USSF-logo cell phone holder with lanyard: http://www.officialsports.com/Cell-Phone-Holder/dp/B007JVX9I8 I'm glad to know we're finally officially authorized to carry our phones on the pitch. Now I can just ring up that recalcitrant AR and say "Keep your eyes on the match!" Who needs Reftalk?
and you could use your phone's camera to take a picture of the players you caution/send off for identification. Or shoot video of mass confrontations.
Don't be silly: it's so the AR can point his cell phone video camera at the goal so that he can show it to the R to decide if the ball crossed the goal line.
You guys have it all wrong - it's so we can take pictures of good-looking soccer moms as AR2! Quick, what was the over/under on dragging this thread down? Was it 4 posts?
In all seriousness, I try to remember to keep my cell phone in my back pocket when I'm AR. I had an incident last year where I wish I had it in a case involving referee assault and I would have liked to have taken a picture of the offender for the police report.
I once used my phone to record how many miles I ran during a game. It was interesting, so I got myself one of those Garmin watches to keep track of it.
There was a report here in Michigan that an AR had been dismissed from a tournament for texting from the line. Yowza! Last night, I did a line on an O40M game (grey-haired juveniles behaving very, very badly). I had left my Garmin plugged in at home, and my backup watch was broken, so I used my cell phone as a timer. I made it clear that when I was checking it during the match (after goals, cautions, et c) it was only to get the time and not to check on texts....
I'd be afraid of falling on my rear and breaking it! We've all taken a tumble a time or two I suspect as AR's.
I awlays keep mine in my back pocket (ringer off), did it once when I had nowhere good to leave it, and kept doing it for the just-in-case scenario that we all hope will never happen . . . but then, mine is an old dumb phone, and if I fell on it I'd have an excuse to upgrade . . .
When we have the potential for storms I keep it in a plastic baggie with the weather radar turned on.
One of our referees has used "technology" for years! When a player complains about a violation, he points to his watch and says: "just a minute, let me check the replay"....and looks at his watch for a few seconds....and then: "yes, I've looked at it again: it WAS a foul!"....players usually laugh and get on with the game... try it sometime: it works....
I have a radar app that can show lightning strikes (if you to subscribe to AllisonHouse). Very handy for mid-week games where it's just you and the teams with no admins.

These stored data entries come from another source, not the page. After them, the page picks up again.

==> src/rtl/rtc_irq_pkg.sv <==
package rtc_irq_pkg;
   localparam int unsigned NUM_EVT = 3;
   // bit index of each sticky flag inside the event vector
   localparam int unsigned IDX_UPD = 0;
   localparam int unsigned IDX_ALM = 1;
   localparam int unsigned IDX_PER = 2;
   typedef enum logic {SEL_STATUS = 1'b0, SEL_BATT = 1'b1} rd_sel_e;
endpackage

==> src/rtl/rtc_evt_flag.sv <==
module rtc_evt_flag (
   input  logic clk,
   input  logic rst_n,
   input  logic set_i,
   input  logic clr_i,
   output logic flag_o
);
   always_ff @(posedge clk or negedge rst_n) begin
      if (!rst_n)     flag_o <= 1'b0;
      else if (set_i) flag_o <= 1'b1;
      else if (clr_i) flag_o <= 1'b0;
   end

   assert_set_wins_R6: assert property (@(posedge clk) disable iff (!rst_n)
      set_i |=> flag_o);
   assert_clear_R5: assert property (@(posedge clk) disable iff (!rst_n)
      (clr_i && !set_i) |=> !flag_o);
   assert_rise_needs_event_R4: assert property (@(posedge clk) disable iff (!rst_n)
      $rose(flag_o) |-> $past(set_i));
endmodule

==> src/rtl/rtc_irq_req.sv <==
module rtc_irq_req #(
   parameter int unsigned N = 6
) (
   input  logic [N-1:0] flag_i,
   input  logic [N-1:0] en_i,
   output logic         req_o,
   output logic         irq_n_o
);
   logic [N-1:0] term;
   always_comb begin
      term    = flag_i & en_i;
      req_o   = |term;
      irq_n_o = ~req_o;
   end
endmodule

If you have an iPhone and live in the US, get ForeFlight. It's free and requires no subscriptions to get all kinds of useful weather information. I use it professionally (as an aviator, that is) and find that it can also be quite helpful avocationally (on the soccer pitch).
Also, starting this month most new smartphones will automatically send you urgent weather alerts (with tornado, tsunami, extreme winds, and a few others but not severe thunderstorm warnings) from the NWS. Its called CMAS (Commerical Mobile Alert System) and all of the major providers have signed up with the government. It includes three types of warnings. Weather alerts, amber alerts, and presidential alerts (national emergencies). You can opt out of the weather and amber alerts but not presidential. I'd assume within a few years almost all phones will be CMAS capable. On a side note, hopefully this will lead to the extinction of weather sirens. Its the 21st century. We need to move past WWII tech for alerting people.
Storm sirens save lives. Not everyone in the US has a smartphone or even cell coverage. Furthermore, not everyone with a smartphone carries it with them at all times.